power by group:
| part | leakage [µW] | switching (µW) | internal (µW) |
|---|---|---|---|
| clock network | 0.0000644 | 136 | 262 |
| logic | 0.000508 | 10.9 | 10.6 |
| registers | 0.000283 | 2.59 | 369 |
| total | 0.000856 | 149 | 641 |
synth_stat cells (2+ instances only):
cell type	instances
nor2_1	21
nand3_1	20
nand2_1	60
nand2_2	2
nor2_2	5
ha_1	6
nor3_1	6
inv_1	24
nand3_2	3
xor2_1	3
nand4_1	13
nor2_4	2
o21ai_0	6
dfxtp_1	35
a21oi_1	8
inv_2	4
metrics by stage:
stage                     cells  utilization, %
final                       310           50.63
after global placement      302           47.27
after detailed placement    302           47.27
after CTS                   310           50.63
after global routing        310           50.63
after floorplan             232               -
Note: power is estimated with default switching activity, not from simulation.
### config.mk
export PLATFORM = sky130hd
export DESIGN_NAME = alu_pipe
export DESIGN_NICKNAME = d
export VERILOG_FILES = /design/src/rtl/alu_pipe.sv
export SDC_FILE = /design/constraint.sdc
export NUM_CORES = 1
export LEC_CHECK = 0
export ABC_AREA = 1
export CORE_ASPECT_RATIO = 1.25
export CORE_UTILIZATION = 45
export CTS_CLUSTER_DIAMETER = 120
export DETAILED_ROUTE_END_ITERATION = 10
export HOLD_SLACK_MARGIN = 0.03
export SETUP_SLACK_MARGIN = 0.02
export SYNTH_ARGS = -nofsm -noshare
export SYNTH_HDL_FRONTEND = slang
export SYNTH_SLANG_ARGS = --single-unit
### constraint.sdc
create_clock -name clk -period 4 [get_ports clk]
set_clock_uncertainty 0.1 [all_clocks]
set_input_delay 0.8 -clock clk [delete_from_list [all_inputs] [get_ports clk]]
set_output_delay 0.8 -clock clk [all_outputs]
set_load 0.05 [all_outputs]
### src/rtl/alu_pipe.sv
// Two-stage pipelined ALU: operand register, then result register.
// Valid/ready flow control with tag passthrough and a sticky overflow bit.
module alu_pipe #(
  parameter int WIDTH = 16,
  parameter int TAG_W = 4
) (
  input  logic             clk,
  input  logic             rst,
  input  logic             in_valid,
  output logic             in_ready,
  input  logic [WIDTH-1:0] A,
  input  logic [WIDTH-1:0] B,
  input  logic [4:0]       alu_code,
  input  logic [TAG_W-1:0] in_tag,
  output logic             out_valid,
  input  logic             out_ready,
  output logic [WIDTH-1:0] C,
  output logic             overflow,
  output logic             illegal,
  output logic [TAG_W-1:0] out_tag,
  output logic             sticky_ovf,
  input  logic             clr_sticky
);

  localparam int SW  = $clog2(WIDTH);
  localparam int MSB = WIDTH - 1;

  typedef struct packed {
    logic [WIDTH-1:0] a;
    logic [WIDTH-1:0] b;
    logic [4:0]       code;
    logic [TAG_W-1:0] tag;
  } op_t;

  op_t  s1;
  logic s1_valid;
  logic adv2;

  assign adv2     = !out_valid || out_ready;
  assign in_ready = !s1_valid || adv2;

  always_ff @(posedge clk) begin
    if (rst) begin
      s1_valid <= 1'b0;
      s1       <= '0;
    end else if (in_ready) begin
      s1_valid <= in_valid;
      if (in_valid) begin
        s1 <= '{a: A, b: B, code: alu_code, tag: in_tag};
      end
    end
  end

  logic [1:0]       grp;
  logic [2:0]       fn;
  logic [WIDTH:0]   sum;
  logic [WIDTH:0]   dif;
  logic [WIDTH-1:0] inc;
  logic [WIDTH-1:0] dec;
  logic [SW-1:0]    sh;
  logic [SW:0]      sh1;
  logic [WIDTH-1:0] top;
  logic             sla_ovf;
  logic [WIDTH-1:0] sra;
  logic             lt;
  logic             eq;
  logic             sa;
  logic             sb;

  assign grp = s1.code[4:3];
  assign fn  = s1.code[2:0];
  assign sa  = s1.a[MSB];
  assign sb  = s1.b[MSB];

  assign sum = {1'b0, s1.a} + {1'b0, s1.b};
  assign dif = {1'b0, s1.a} - {1'b0, s1.b};
  assign inc = s1.a + WIDTH'(1);
  assign dec = s1.a - WIDTH'(1);

  // SLA keeps sign only if the top s+1 bits of A all match A's sign.
  assign sh      = s1.b[SW-1:0];
  assign sh1     = {1'b0, sh} + {{SW{1'b0}}, 1'b1};
  assign top     = ~({WIDTH{1'b1}} >> sh1);
  assign sla_ovf = |((s1.a ^ {WIDTH{sa}}) & top);
  assign sra     = $signed(s1.a) >>> sh;

  assign lt = $signed(s1.a) < $signed(s1.b);
  assign eq = s1.a == s1.b;

  logic [WIDTH-1:0] c_n;
  logic             ovf_n;
  logic             ill_n;

  always_comb begin
    c_n   = '0;
    ovf_n = 1'b0;
    ill_n = 1'b0;
    unique case (grp)
      2'b00: begin
        unique case (fn)
          3'b000: begin
            c_n   = sum[MSB:0];
            ovf_n = sum[WIDTH];
          end
          3'b001: begin
            c_n   = sum[MSB:0];
            ovf_n = (sa == sb) && (sum[MSB] != sa);
          end
          3'b010: begin
            c_n   = dif[MSB:0];
            ovf_n = dif[WIDTH];
          end
          3'b011: begin
            c_n   = dif[MSB:0];
            ovf_n = (sa != sb) && (dif[MSB] != sa);
          end
          3'b100: begin
            c_n   = inc;
            ovf_n = !sa && inc[MSB];
          end
          3'b101: begin
            c_n   = dec;
            ovf_n = sa && !dec[MSB];
          end
          default: ill_n = 1'b1;
        endcase
      end
      2'b01: begin
        unique case (fn)
          3'b000:  c_n = s1.a & s1.b;
          3'b001:  c_n = s1.a | s1.b;
          3'b010:  c_n = s1.a ^ s1.b;
          3'b100:  c_n = ~s1.a;
          default: ill_n = 1'b1;
        endcase
      end
      2'b10: begin
        unique case (fn)
          3'b000: c_n = s1.a << sh;
          3'b001: c_n = s1.a >> sh;
          3'b010: begin
            c_n   = s1.a << sh;
            ovf_n = sla_ovf;
          end
          3'b011:  c_n = sra;
          default: ill_n = 1'b1;
        endcase
      end
      default: begin
        unique case (fn)
          3'b000:  c_n = WIDTH'(lt || eq);
          3'b001:  c_n = WIDTH'(lt);
          3'b010:  c_n = WIDTH'(!eq);
          3'b011:  c_n = WIDTH'(eq);
          3'b100:  c_n = WIDTH'(!lt);
          3'b101:  c_n = WIDTH'(!(lt || eq));
          default: ill_n = 1'b1;
        endcase
      end
    endcase
  end

  always_ff @(posedge clk) begin
    if (rst) begin
      out_valid <= 1'b0;
      C         <= '0;
      overflow  <= 1'b0;
      illegal   <= 1'b0;
      out_tag   <= '0;
    end else if (adv2) begin
      out_valid <= s1_valid;
      if (s1_valid) begin
        C        <= c_n;
        overflow <= ovf_n;
        illegal  <= ill_n;
        out_tag  <= s1.tag;
      end
    end
  end

  // A set on consumption outranks a simultaneous clear.
  always_ff @(posedge clk) begin
    if (rst) begin
      sticky_ovf <= 1'b0;
    end else if (out_valid && out_ready && overflow) begin
      sticky_ovf <= 1'b1;
    end else if (clr_sticky) begin
      sticky_ovf <= 1'b0;
    end
  end

endmodule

Directions for this task
Among the entries above, count every line containing the string "global". Your reply must be that number alone.

Result
2